Também encarregados do roteiro, Rondeau e
Bahiana se valem de seu amplo conhecimento artístico, também da área da música,
para colocar na boca de seus protagonistas uma série de considerações elaboradas
sobre o rock que era ouvido e cantado no início dos anos 1970; numa manobra que
só não remete ao sensacional “Quase Famosos”, de Cameron Crowe, porque os
jovens intérpretes não conseguem dar conta do recado.
“1972” gira em torno dos encontros e
desencontros entre Snoopy (Rafel Rocha) e Júlia (a bela Dandara Guerra, filha
da atriz Claudia Ohana, com quem é bem parecida, e do cineasta Ruy Guerra).
Ele, jovem sonhador que almeja o sucesso ao
lado dos amigos como uma banda de rock sob o jugo ameaçador da ditadura
militar.

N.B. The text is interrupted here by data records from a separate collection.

This is an optimization exercise on Yosys and OpenROAD, whose aim is small area, a short achievable clock period and few clock cycles per item, not a production implementation.
Where RTL was checked, it was by simulation tests only, not by an equivalence proof against the original.
No functional check of the RTL was part of runs 2 to 4.

## flow/design.v (module list and top-level ports; edited modules follow where they fit)
// module fan_speed_controller_top: 1292 lines
module fan_speed_controller_top (
    input  logic        i_clk,
    input  logic        i_rst_n,
    input  logic        psel,
    input  logic        penable,
    input  logic        pwrite,
    input  logic [4:0]  paddr,
    input  logic [31:0] pwdata,
    output logic [31:0] prdata,
    output logic        pready,
    input  logic        i_s_tvalid,
    output logic        o_s_tready,
    input  logic [23:0] i_s_tdata,
    output logic        o_m_tvalid,
    input  logic        i_m_tready,
    output logic [39:0] o_m_tdata
);
  // ...
==> flow/run.sh <==
#!/bin/bash
# synth_recipe.tcl (not shown) runs the flow's synth.tcl, then flattens the netlist and writes it again
# the make line also repeats each setting of config.mk as NAME=value (left out here)
make -C /OpenROAD-flow-scripts/flow DESIGN_CONFIG=/design/flow/config.mk WORK_HOME=/design/flow/orfs CLKGATE_MAP_FILE= SYNTH_SCRIPT=/design/flow/synth_recipe.tcl finish
==> flow/config.mk <==
export PLATFORM = sky130hd
export DESIGN_NAME = fan_speed_controller_top
export DESIGN_NICKNAME = fan_speed_controller_top
export VERILOG_FILES = /design/flow/design.v
export SDC_FILE = /design/flow/constraint.sdc
export NUM_CORES = 4
export LEC_CHECK = 0
export CAP_MARGIN = 20
export CORE_MARGIN = 2
export CORE_UTILIZATION = 40
export SETUP_SLACK_MARGIN = 4
export SLEW_MARGIN = 20
==> flow/constraint.sdc <==
create_clock -name core_clock -period 10.0 [get_ports {i_clk}]
set_input_delay 2.0000 -clock core_clock [delete_from_list [all_inputs] [get_ports {i_clk}]]
set_output_delay 2.0000 -clock core_clock [all_outputs]
set_load 0.01 [all_outputs]
==> results.yml, run 1 <==
timing:
  worst_pin_slew_ns: 0.9830
  whs_ns: 0.4137
  fin_worst_skew_ns: 0.02768
layout:
  finalNetCount: 6596
  seq_cells: 534
  area_share_nonclk_buffers: 0.04616
setup_path:
  reg2reg_slack_ns: 3.97
  crit_path_top_delay_cell: "edfxtp_1"
  startpoint: "r_x[13]"
  required_ns: 10.37
  r2r-end: "r_p[29]"
  rr_worst_depth: 20
clock_tree:
  clk_pin_slew_ns: 0.06
  cts_tree: "built"
  holdBufCountCts: 0
min_path:
  hold_path_end: "fi7[11]"
placement:
  pre_cts_slack_ns: 2.222
global_route:
  grt_max_degree: 151
  antenna_found_initial: 10
floorplan:
  start_util: 0.4026
  die_x_um: 359.5
detailed_routing:
  drt-vias-per-instance: 5.345
  drt_wl_total_um: 145800
logic_synthesis:
  yosys-top-cells-count: "inv_1, ha_1, nand2_1"
  synth_simple_gate_area_frac: 0.1291
  synth-xor-area-share: 0.04383
run_status:
  status: "complete, no violations"
Testbench counts, summed over its fixed seeds: cycles 13,632, items 12,800.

Ela, aspirante a crítica de música e avessa aos contratempos do amor.
Ambos intoxicados pela cultura hippie de então.
Snoopy e Júlia se encontram quando vão à uma
exibição do documentário “Gimme Shelter” (uma das muitas referências contidas
no filme) e precisam todos fugir de um camburão cheio de policiais truculentos
–não há qualquer sutileza na caracterização da polícia militar do período,
fruto de certo maniqueísmo dos realizadores e de alguns traquejos herdados nos
cinema dos anos 1990. Essa tendência, até bastante comum em nosso cinema, só é
um pouco quebrada com o ótimo personagem do carismático Tony Tornado,
inicialmente um frequentador de bar com ares poéticos que se revela um coronel
do exército desiludido e desencantado com a brutalidade de seu ofício.

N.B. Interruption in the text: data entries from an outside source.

From an optimization exercise on the open Yosys and OpenROAD flow, aimed at small area and a short achievable clock period; shortcuts taken in it are not production practice. Only simulation tests tie the RTL to the original design; equivalence was not proved. Power and IR drop assume default switching activity.

**flow/config.mk**
```make
export PLATFORM = sky130hd
export DESIGN_NAME = shared_ram_arbiter
export DESIGN_NICKNAME = shared_ram_arbiter
export VERILOG_FILES = /design/flow/design.v
export SDC_FILE = /design/flow/constraint.sdc
export NUM_CORES = 4
export LEC_CHECK = 0
export CAP_MARGIN = 20
export CORE_MARGIN = 2
export CORE_UTILIZATION = 40
export SETUP_SLACK_MARGIN = 0.2
export SLEW_MARGIN = 20
```
**flow/constraint.sdc**
```tcl
create_clock -name core_clock -period 7.0 [get_ports {clk}]
set_input_delay 1.4000 -clock core_clock [delete_from_list [all_inputs] [get_ports {clk}]]
set_output_delay 1.4000 -clock core_clock [all_outputs]
set_load 0.01 [all_outputs]
```
**flow/design.v**
```verilog
module shared_ram_arbiter #(
    parameter int WIDTH      = 12,
    parameter int DEPTH      = 256,
    parameter int ADDR_WIDTH = $clog2(DEPTH),
    parameter int N_PORTS    = 4
) (
    input  logic                          clk,
    input  logic                          rst,
    input  logic [N_PORTS-1:0]            req,
    input  logic [N_PORTS-1:0]            wrEn,
    input  logic [N_PORTS*ADDR_WIDTH-1:0] addr,
    input  logic [N_PORTS*WIDTH-1:0]      dataIn,
    input  logic                          clrStart,
    output logic [N_PORTS-1:0]            grant,
    output logic [N_PORTS-1:0]            rdValid,
    output logic [WIDTH-1:0]              dataOut,
    output logic                          clrBusy
);
    localparam int PTR_W = $clog2(N_PORTS);
    typedef enum logic {
        IDLE  = 1'b0,
        CLEAR = 1'b1
    } state_e;
    state_e                  state_q, state_d;
    logic [ADDR_WIDTH-1:0]   cnt_q, cnt_d;
    logic [PTR_W-1:0]        last_q, last_d;
    logic [N_PORTS-1:0]      rd_valid_q, rd_valid_d;
    logic [WIDTH-1:0]        data_out_q, data_out_d;
    logic                    clr_busy_q, clr_busy_d;
    logic [WIDTH-1:0]        mem_q [DEPTH];
    logic                    gnt_any;
    logic [PTR_W-1:0]        gnt_idx;
    logic [ADDR_WIDTH-1:0]   sel_addr;
    logic [WIDTH-1:0]        sel_data;
    logic                    sel_wr;
    always_comb begin
        int cand;
        cand    = 0;
        gnt_any = 1'b0;
        gnt_idx = '0;
        if (state_q == IDLE && !clrStart && !rst) begin
            for (int k = 1; k <= N_PORTS; k++) begin
                cand = (int'(last_q) + k) % N_PORTS;
                if (!gnt_any && req[cand]) begin
                    gnt_any = 1'b1;
                    gnt_idx = PTR_W'(cand);
                end
            end
        end
    end
    assign grant    = gnt_any ? (N_PORTS'(1) << gnt_idx) : '0;
    assign sel_addr = addr[gnt_idx*ADDR_WIDTH +: ADDR_WIDTH];
    assign sel_data = dataIn[gnt_idx*WIDTH +: WIDTH];
    assign sel_wr   = wrEn[gnt_idx];
    always_comb begin
        state_d    = state_q;
        cnt_d      = cnt_q;
        last_d     = last_q;
        rd_valid_d = '0;
        data_out_d = data_out_q;
        clr_busy_d = clr_busy_q;
        unique case (state_q)
            IDLE: begin
                if (clrStart) begin
                    state_d    = CLEAR;
                    cnt_d      = '0;
                    clr_busy_d = 1'b1;
                end else if (gnt_any) begin
                    last_d = gnt_idx;
                    if (!sel_wr) begin
                        rd_valid_d = grant;
                        data_out_d = mem_q[sel_addr];
                    end
                end
            end
            CLEAR: begin
                if (cnt_q == ADDR_WIDTH'(DEPTH - 1)) begin
                    state_d    = IDLE;
                    cnt_d      = '0;
                    clr_busy_d = 1'b0;
                end else begin
                    cnt_d = cnt_q + ADDR_WIDTH'(1);
                end
            end
        endcase
    end
    always_ff @(posedge clk or posedge rst) begin
        if (rst) begin
            state_q    <= IDLE;
            cnt_q      <= '0;
            last_q     <= PTR_W'(N_PORTS - 1);
            rd_valid_q <= '0;
            data_out_q <= '0;
            clr_busy_q <= 1'b0;
        end else begin
            state_q    <= state_d;
            cnt_q      <= cnt_d;
            last_q     <= last_d;
            rd_valid_q <= rd_valid_d;
            data_out_q <= data_out_d;
            clr_busy_q <= clr_busy_d;
        end
    end
    always_ff @(posedge clk) begin
        if (state_q == CLEAR) begin
            mem_q[cnt_q] <= '0;
        end else if (gnt_any && sel_wr) begin
            mem_q[sel_addr] <= sel_data;
        end
    end
    assign rdValid = rd_valid_q;
    assign dataOut = data_out_q;
    assign clrBusy = clr_busy_q;
endmodule
```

Snoopy se surpreende com Júlia –a primeira
garota a entender mais de rock’n roll que ele! –e logo por ela apaixona-se.
Snoopy tem que disputar Júlia com o engomadinho Ciro (Fábio Azevedo) que, ao
dar-se conta da predileção dela por Snoopy, se converte no vilão genérico e
rancoroso da história.
A orbitar o romance dos dois, seus sonhos e
inspirações tão característicos da época em que se inserem, com alguma ênfase
na trajetória titubeante da banda Vide Bula, formada por Snoopy e seus grandes
amigos, Zé (Bem Gil) e Ricardinho Zepelim (Dudu Azevedo).
A trama de “1972”, pelo menos no ângulo em que
aborda as esperanças e frustrações dos músicos iniciantes, é inspirada na banda
real, A Bolha, que teria servido de base ao roteiro de José Emilio Rondeau –a
banda verdadeira, por sinal, reuniu-se mais uma vez, décadas depois para uma
breve cena no filme.
Agradável em sua evocação
idealizada de toda a nostalgia inerente à recriação de época (e ao próprio
gênero de comédia romântica que evoca), o filme de Rondeau se mostra embriagado
de uma juventude que cantava, engajada, as mazelas sociais, sentimentais e
morais de seu tempo –e que hoje soa tremendamente distinta da geralmente
apática juventude atual –dentro desse contexto, a superficialidade de seu
romance e seus desenlaces pra lá de ingênuos (decalcados de inúmeros outros
similares) não chegam a incomodar, mas também não o valorizam, principalmente
porque as caras jovens e fotogênicas dos protagonistas nem sempre se encarregam
de interpretar satisfatoriamente os personagens e suas falas (algumas
declamadas com nítida artificialidade), nesse sentido, o destaque fica por
conta das pontas ocasionais em uma, duas ou três cenas de atores mais
experientes e capazes, como Lúcio Mauro Filho, Louise Cardoso e Elizângela, todos
trazidos à produção certamente devido ao reconhecimento de José Emilio Rondeau
e Ana Maria Bahiana no meio artístico.